- _Exercise instructions_
Please copy out the entries below exactly, beginning with the line that contains "else if (bsat)" and ending with the line that contains "assign tot3 = acc_r - old3;", and include nothing outside that span.
====== Given information
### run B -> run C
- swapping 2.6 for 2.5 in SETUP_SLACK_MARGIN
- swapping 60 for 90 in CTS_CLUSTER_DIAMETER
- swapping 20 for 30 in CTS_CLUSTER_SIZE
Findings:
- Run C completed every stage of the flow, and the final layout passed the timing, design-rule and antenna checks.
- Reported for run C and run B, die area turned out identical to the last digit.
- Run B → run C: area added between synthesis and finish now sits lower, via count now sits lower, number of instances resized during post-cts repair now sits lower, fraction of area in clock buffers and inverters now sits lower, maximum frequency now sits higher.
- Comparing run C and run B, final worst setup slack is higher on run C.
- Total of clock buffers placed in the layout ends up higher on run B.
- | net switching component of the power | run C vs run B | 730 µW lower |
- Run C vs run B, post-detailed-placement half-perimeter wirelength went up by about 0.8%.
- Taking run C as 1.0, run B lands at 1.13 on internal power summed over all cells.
What follows belongs to an exercise in optimizing a design on an open flow for small area and a short achievable clock period; a production flow would make more cautious choices.
At most, simulation tests tie the RTL to the original design; equivalence was not proved.
Power and IR drop assume default switching activity.

R:
==> module qdAccum, before the edit <==
module qdAccum (
  input  logic         clk,
  input  logic         clear,
  input  logic [40:0]  prod,
  input  logic [2:0]   shiftHi,
  input  logic         neg,
  input  logic         termNaR,
  output logic [127:0] quire,
  output logic         quireNaR
);
  logic [127:0] aligned;
  logic [127:0] sum;
  assign aligned = {87'd0, prod} << {shiftHi, 4'b0000};
  qdAdd #(.W(128)) add (.a(quire), .b(aligned ^ {128{neg}}), .ci(neg), .s(sum));
  always_ff @(posedge clk) begin
    if (clear) begin
      quire <= '0;
      quireNaR <= 1'b0;
    end else begin
      quire <= sum;
      quireNaR <= quireNaR | termNaR;
    end
  end
endmodule
From an optimization exercise on the open Yosys and OpenROAD flow, aimed at small area, a short achievable clock period and few clock cycles per item; shortcuts taken in it are not production practice. Function was checked by simulation only, so behaviour that the tests miss may differ from the original. No activity file was given, so power comes from the tool's default toggle rates.

--- config.mk ---
export PLATFORM = sky130hd
export DESIGN_NAME = sliding_window_event_rate
export DESIGN_NICKNAME = sliding_window_event_rate
export VERILOG_FILES = /design/flow/design.v
export SDC_FILE = /design/flow/constraint.sdc
export NUM_CORES = 4
export LEC_CHECK = 0
export CAP_MARGIN = 20
export CORE_MARGIN = 2
export CORE_UTILIZATION = 40
export SLEW_MARGIN = 20
--- constraint.sdc ---
create_clock -name core_clock -period 10.0 [get_ports {clk}]
set_input_delay 2.0000 -clock core_clock [delete_from_list [all_inputs] [get_ports {clk}]]
set_output_delay 2.0000 -clock core_clock [all_outputs]
set_load 0.01 [all_outputs]
--- run.sh ---
#!/bin/bash
# synth_recipe.tcl (not shown) runs the flow's synth.tcl, then flattens the netlist and writes it again
# the make line also repeats each setting of config.mk as NAME=value (left out here)
make -C /OpenROAD-flow-scripts/flow DESIGN_CONFIG=/design/flow/config.mk WORK_HOME=/design/flow/orfs CLKGATE_MAP_FILE= SYNTH_SCRIPT=/design/flow/synth_recipe.tcl finish
--- design.v ---
package swer_pkg;
  localparam int NOW_W    = 32;
  localparam int ADD_W    = 16;
  localparam int CFG_W    = 7;
  localparam int BUCKET_W = 24;
  localparam int TOTAL_W  = 30;
  localparam logic [CFG_W-1:0]    CFG_RESET  = 7'd60;
  localparam logic [BUCKET_W-1:0] BUCKET_MAX = 24'hFF_FFFF;
  localparam logic [TOTAL_W-1:0]  TOTAL_MAX  = 30'h3FFF_FFFF;
endpackage
module swer_ram #(
  parameter int WIDTH = 30,
  parameter int DEPTH = 64
) (
  input  logic                     clk,
  input  logic                     wr_en,
  input  logic                     wr_all,
  input  logic                     wr_wrap,
  input  logic [$clog2(DEPTH)-1:0] wr_lo,
  input  logic [$clog2(DEPTH)-1:0] wr_hi,
  input  logic [WIDTH-1:0]         wr_data,
  input  logic [$clog2(DEPTH)-1:0] rd_addr,
  output logic [WIDTH-1:0]         rd_data
);
  localparam int AW = $clog2(DEPTH);
  logic [WIDTH-1:0] mem [DEPTH];
  always_ff @(posedge clk) begin
    for (int j = 0; j < DEPTH; j++) begin
      if (wr_en && (wr_all ||
                    (wr_wrap ? (AW'(j) >= wr_lo || AW'(j) <= wr_hi)
                             : (AW'(j) >= wr_lo && AW'(j) <= wr_hi)))) begin
        mem[j] <= wr_data;
      end
    end
  end
  assign rd_data = mem[rd_addr];
endmodule
module sliding_window_event_rate #(
  parameter int MAX_WINDOW = 64
) (
  input  logic                            clk,
  input  logic                            rst_n,
  input  logic                            cfg_valid,
  output logic                            cfg_ready,
  input  logic [swer_pkg::CFG_W-1:0]      cfg_window_seconds,
  input  logic                            in_valid,
  output logic                            in_ready,
  input  logic [swer_pkg::NOW_W-1:0]      in_now_seconds,
  input  logic [swer_pkg::ADD_W-1:0]      in_add_count,
  output logic                            out_valid,
  input  logic                            out_ready,
  output logic [swer_pkg::TOTAL_W-1:0]    out_window_total
);
  localparam int AW = $clog2(MAX_WINDOW);
  localparam int WW = $clog2(MAX_WINDOW + 1);
  localparam int TW = swer_pkg::TOTAL_W;
  localparam int BW = swer_pkg::BUCKET_W;
  localparam int NW = swer_pkg::NOW_W;
  localparam int DW = swer_pkg::ADD_W;
  logic          go;             
  logic          in_rdy_r, cfg_rdy_r, cfg_mode_r, clr_r;
  logic          in_fire, cfg_fire;
  logic [WW-1:0] w_r;            
  logic          v0, v1, v2, v3;
  logic [NW-1:0] now0;
  logic [DW-1:0] add0, add1, add2;
  logic [NW-1:0] last_r;
  logic          gt1, big1;
  logic [WW-1:0] dlo1;
  logic          gt2, full2, wrap2;
  logic [AW-1:0] lo2, hi2, rd2;
  logic [AW-1:0] slot_r, slot1_r;    
  logic [TW-1:0] acc_r, old3;
  logic [BW-1:0] bkt_r;
  logic          ov_r, sk_v;
  logic [TW-1:0] ov_tot, sk_tot;
  assign in_fire  = in_valid && in_rdy_r;
  assign cfg_fire = cfg_valid && cfg_rdy_r;
  assign go       = !sk_v;
  assign in_ready         = in_rdy_r;
  assign cfg_ready        = cfg_rdy_r;
  assign out_valid        = ov_r;
  assign out_window_total = ov_tot;
  always_ff @(posedge clk) begin
    if (go) begin
      now0 <= in_now_seconds;
      add0 <= in_add_count;
    end
  end
  logic [NW-1:0] delta;
  assign delta = now0 - last_r;
  always_ff @(posedge clk) begin
    if (!rst_n) begin
      last_r <= '0;
    end else if (go && v0 && now0 > last_r) begin
      last_r <= now0;
    end
    if (go) begin
      gt1  <= now0 > last_r;
      big1 <= |delta[NW-1:WW];
      dlo1 <= delta[WW-1:0];
      add1 <= add0;
    end
  end
  logic          full_s;
  logic [WW-1:0] k_s;
  logic [WW:0]   sum_c, sum_n;
  logic [WW:0]   sub_c, sub_n;
  logic [AW-1:0] slot_nx, rd_nx;
  assign full_s = gt1 && (big1 || dlo1 >= w_r);
  assign k_s    = (gt1 && !full_s) ? dlo1 : '0;
  assign sum_c  = (WW+1)'(slot_r) + (WW+1)'(k_s);
  assign sum_n  = (WW+1)'(slot1_r) + (WW+1)'(k_s);
  assign sub_c  = sum_c - (WW+1)'(w_r);
  assign sub_n  = sum_n - (WW+1)'(w_r);
  assign slot_nx = sub_c[WW] ? AW'(sum_c) : AW'(sub_c);
  assign rd_nx   = sub_n[WW] ? AW'(sum_n) : AW'(sub_n);
  always_ff @(posedge clk) begin
    if (clr_r) begin
      slot_r  <= '0;
      slot1_r <= (w_r == WW'(1)) ? AW'(0) : AW'(1);
    end else if (go && v1) begin
      slot_r  <= slot_nx;
      slot1_r <= rd_nx;
    end
    if (go) begin
      gt2   <= gt1;
      full2 <= full_s;
      lo2   <= slot1_r;
      hi2   <= slot_nx;
      wrap2 <= slot_nx < slot1_r;
      rd2   <= rd_nx;
      add2  <= add1;
    end
  end
  logic [TW-1:0] ring_rd;
  logic [BW:0]   bsum;
  logic          bsat;
  logic [BW-1:0] room;
  swer_ram #(
    .WIDTH (TW),
    .DEPTH (MAX_WINDOW)
  ) u_ring (
    .clk     (clk),
    .wr_en   (clr_r || (go && v2 && gt2)),
    .wr_all  (clr_r || full2),
    .wr_wrap (wrap2),
    .wr_lo   (lo2),
    .wr_hi   (hi2),
    .wr_data (acc_r),
    .rd_addr (rd2),
    .rd_data (ring_rd)
  );
  assign bsum = (BW+1)'(bkt_r) + (BW+1)'(add2);
  assign bsat = !gt2 && bsum[BW];
  assign room = swer_pkg::BUCKET_MAX - bkt_r;
  always_ff @(posedge clk) begin
    if (!rst_n) begin
      acc_r <= '0;
    end else if (go && v2) begin
      if (bsat) acc_r <= acc_r + TW'(room);
      else      acc_r <= acc_r + TW'(add2);
    end
    if (clr_r) begin
      bkt_r <= '0;
    end else if (go && v2) begin
      if (gt2)       bkt_r <= BW'(add2);
      else if (bsat) bkt_r <= swer_pkg::BUCKET_MAX;
      else           bkt_r <= bsum[BW-1:0];
    end
    if (go) begin
      old3 <= full2 ? acc_r : ring_rd;
    end
  end
  logic [TW-1:0] tot3;
  logic          take;
  assign tot3 = acc_r - old3;
  assign take = ov_r && out_ready;
  always_ff @(posedge clk) begin
    if (!rst_n) begin
      ov_r <= 1'b0;
      sk_v <= 1'b0;
    end else begin
      if (!ov_r || take) begin
        if (sk_v) begin
          ov_r <= 1'b1;
          sk_v <= 1'b0;
        end else begin
          ov_r <= v3;
        end
      end else if (v3 && go) begin
        sk_v <= 1'b1;
      end
    end
    if (!ov_r || take) begin
      ov_tot <= sk_v ? sk_tot : tot3;
    end
    if (go) begin
      sk_tot <= tot3;
    end
  end
  logic v0_nx, v1_nx, v2_nx, go_nx, mode_nx;
  assign v0_nx   = go ? in_fire : v0;
  assign v1_nx   = go ? v0 : v1;
  assign v2_nx   = go ? v1 : v2;
  assign go_nx   = !(ov_r && !take && (sk_v || (v3 && go)));
  assign mode_nx = (cfg_mode_r || cfg_valid) && !cfg_fire;
  always_ff @(posedge clk) begin
    if (!rst_n) begin
      v0         <= 1'b0;
      v1         <= 1'b0;
      v2         <= 1'b0;
      v3         <= 1'b0;
      in_rdy_r   <= 1'b0;
      cfg_rdy_r  <= 1'b0;
      cfg_mode_r <= 1'b0;
      clr_r      <= 1'b1;
      w_r        <= WW'(swer_pkg::CFG_RESET);
    end else begin
      v0         <= v0_nx;
      v1         <= v1_nx;
      if (go) begin
        v2 <= v1;
        v3 <= v2;
      end
      cfg_mode_r <= mode_nx;
      cfg_rdy_r  <= mode_nx && !v0_nx && !v1_nx && (!v2_nx || go_nx);
      in_rdy_r   <= !mode_nx && go_nx;
      clr_r      <= cfg_fire;
      if (cfg_fire) begin
        if (cfg_window_seconds == '0) begin
          w_r <= WW'(1);
        end else if (32'(cfg_window_seconds) > 32'(MAX_WINDOW)) begin
          w_r <= WW'(MAX_WINDOW);
        end else begin
          w_r <= WW'(cfg_window_seconds);
        end
      end
    end
  end
endmodule
==> metrics.yaml <==
outcome: "no timing/DRC/antenna violations"
grt_pass1_wl_um: 460000
synth_xor_area_share_pct: 0.948
pre_cts_slack_ns: 3.89
setup_ws_ns: 3.94
period_needed_ns: 6.06
max_freq_mhz: 165
core_sq_um: 218000
power_per_cell_area_nw_per_um2: 219
synth_fa_ha_area_share_pct: 2.72
hold_slack_ns: 0.352
cp_data_arrival_time_ns: 6.81
crit_chain: "ha_1 > inv_1 > fa_1 > nor2b_1 > o31ai_1 > a311oi_1 > a211oi_1 > o31ai_1 > o31ai_4 > buf_4 > nand2_1 > o21ai_0 > ha_1 > fa_1 > a211oi_1 > o21bai_1 > o22ai_1 > o21a_1 > o311ai_0 > a41oi_1 > o21ai_0 > o2111ai_1 > xor2_1 > nor2_1"
wirelength_um: 345000
synthMostInstantiatedCell: "edfxtp_1"
area_growth_pct: 15.3
maxCapViolCount: 0
p_leak_nw: 35.4
reg2reg_depth: 24
seq_area_frac_synth_pct: 74.9
path_clk_slew_ns: 0.06
worst_slew_margin_rel_pct: 18.4
nFillCells: 18600
critical_path.startpoint_type: "register"
async_reset_ff_share_pct: 0
yosys_register_bits: 2235
drtPass1Iterations: 6
hold_violations: 0
port_buffers: 92
synth_area_leader_cell: "edfxtp_1"
vias_per_cell: 6.61
skew_ns: 0.120
worstPathRequired_ns: 10.74
ys_types: 89
place_congestion: 0.857
dieArea_sq_um: 223000
fp.dieW_um: 472
wl_per_cell_um: 38.4
yosys_warnings: 3
cpMaxStageDelayCell: "o31ai_1"
setup_viol: 0
synthTopCellsByArea: "edfxtp_1 72%, a22oi_1 6.8%, dfxtp_1 3.2%"
hold_class: "register to register"
setup_tns_ns: 0
track_usage_pct: 30.1
synth_compound_area_share_pct: 12.8
num_io_pins: 93
start_util_pct: 40.3
synth.avg_cell_area_sq_um: 15.3
irDropWorstVdd_uv: 201
cts_setup_buffers: 0
synth_common_cells: "2096 x edfxtp_1, 797 x a22oi_1, 310 x nor2_1"
clockBufferDepth: 3
cts_hold_buf: 0
cts_tree: "done"
grt_max_degree: 71
fp-row-count: 171
path_max_fanout: 40
setup.worst_path.end_class: "register"
muxShareOfSynthArea_pct: 0.669
drive_gt1_share_pct: 12.1
rsz0062_at_grt: "no"
synth-edff-count: 2096
detail-route-antenna-nets: 0
synth_flop_cell: "edfxtp_1"
root_buffer: "clkbuf_16"
antenna_found_initial: 12
clk_latency_ns: 0.92
worst-setup-path-type: "register to register"
synthSimpleGateAreaFrac_pct: 6.12
cts_resized: 0
die_h_um: 472
worst_pin_slew_ns: 1.22
drc: 0
maxSlewViolCount: 0
cts_sinks: 2235
grt-ovfl-total: 0
synth_top_family_by_area: "compound AO/OA/AOI/OAI gates"
grt_pass1_vias: 54800
hpwl_um: 182000
htreeDepth: 4
period_share_pct: 60.6
final_nets: 6140
route.vias.total: 59400
cts_buffers: 218
synth_top_area_share_pct: 71.7
worstHoldPathCells: 0
netlist_area_sq_um: 87800
drtIter0Drc: 12100
syn_inst: 5719
cpPeakStageDelay_ns: 0.59
==> area by class of cell <==
class | instances | area [sq um] | area share, %
flip-flops and latches | 2235 | 65800 | 65.0
multi-input cells | 3056 | 21500 | 21.3
clock buffers | 260 | 5660 | 5.59
well taps | 2854 | 3570 | 3.53
repair buffers | 292 | 2490 | 2.46
clock inverters | 150 | 1710 | 1.68
inverters | 130 | 493 | 0.487
diodes | 6 | 15.0 | 0.0148
==> where the power goes <==
part / total (mW) / internal, mW / switching [mW]
sequential: 11.3 / 11.1 / 0.238
clock: 8.45 / 4.70 / 3.75
combinational: 2.40 / 0.568 / 1.83
total: 22.2 / 16.4 / 5.81
==> layout by cell type, fill, tap and decap left out, types with 104 or more instances in the layout <==
cell type and instances:
nand2_1 274, nand4_1 190, a22oi_1 797, inv_1 127, o21ai_0 186, clkbuf_16 218
a21oi_1 183, dfxtp_1 108, nor2_1 206, buf_4 196, edfxtp_1 2096, ha_1 139
nor2_4 104
==> flip-flops by register name, summed over array words and instances (netlist names), 7 cells and up <==
| signal | flops |
|---|---|
| now0 | 32 |
| sk_tot | 30 |
| u_ring.mem | 1920 |
| bkt_r | 24 |
| add0 | 16 |
| add1 | 16 |
| acc_r | 30 |
| last_r | 32 |
| old3 | 30 |
| dlo1 | 7 |
| w_r | 7 |
| ov_tot | 30 |
| add2 | 16 |
==> logic make-up after synthesis <==
logic type      count (synthesis)
flops                        2235
compound gates               1586
simple gates                 1114
buf+inv                       435
fa+ha+maj                     196
xor+xnor                       95
mux                            57
other cells                     1
==> layer usage <==
layer | GRT usage [%] | vias to the layer above | part of all wire [%] | wire length, um
met5 | 0 | - | 0.0038 | 13
met1 | 39.4 | 29700 | 35 | 120000
met2 | 45.2 | 5198 | 43 | 149000
li1 | - | 23400 | - | -
met3 | 7.91 | 1097 | 15 | 50900
met4 | 17.3 | 2 | 7.2 | 24900
==> critical path, delay by kind of cell, from the launching register on <==
family,cells,cell delay [ns]
AOI/OAI and AO/OA,14,3.45
xor gates and xnor gates,1,0.17
adders and majority gates,4,1.28
buffers and inverters,2,0.34
DFF,1,0.37
and+or+nand+nor,3,0.35
==> final timing paths <==
path | from | endpoint | slack [ns]
hold / removal | add0[9] | add1[9] | 0.35
setup reg to reg | add2[0] | acc_r[28] | 3.94
hold reg to reg | add0[9] | add1[9] | 0.35
setup / recovery | add2[0] | acc_r[28] | 3.94
==> stage by stage <==
stage | total power [mW] | utilization [%] | std cells | area (sq um)
after floorplan | 12.4 | - | 5726 | 87800
final | 22.2 | 46.5 | 8983 | 101000
after global placement | 13.8 | 43.1 | 8564 | 93800
after CTS | 22.1 | 46.5 | 8974 | 101000
after global routing | 22.6 | 46.5 | 8980 | 101000
after detailed placement | 13.8 | 43.1 | 8564 | 93800
Testbench counts, summed over its fixed seeds: cycles 9,704, items 9,600.

## static timing again, ports no longer ideal
The results above use ideal ports. As a check the final layout listed here was re-extracted and re-timed, cells and wires unchanged. Step 1: set_driving_cell puts a clkbuf_16 on clk and a buf_2 on each other input, an assumption about the parent block. Step 2 times the ports against the registers' clock, not the clock port: input delays grow and output delays shrink by t, the midpoint of the rising clock arrivals with the driver on. a / b / c = ideal / step 1 / step 2; a / b = the first two.
shift t [ns]: 0.944
setup slack, ns: 3.936 / 3.936 / 3.936
hold WS [ns]: 0.352 / 0.352 / 0.352
clock arrival spread, ns: 0.125 / 0.125
worst slew at a driven data input, ns: 0.07
After both steps this run still meets setup and hold. The setup slack of this run moves by 0.000 ns with the drivers and by 0.000 ns with both steps.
============
- _Solution for this task_
      else if (bsat) bkt_r <= swer_pkg::BUCKET_MAX;
      else           bkt_r <= bsum[BW-1:0];
    end
    if (go) begin
      old3 <= full2 ? acc_r : ring_rd;
    end
  end
  logic [TW-1:0] tot3;
  logic          take;
  assign tot3 = acc_r - old3;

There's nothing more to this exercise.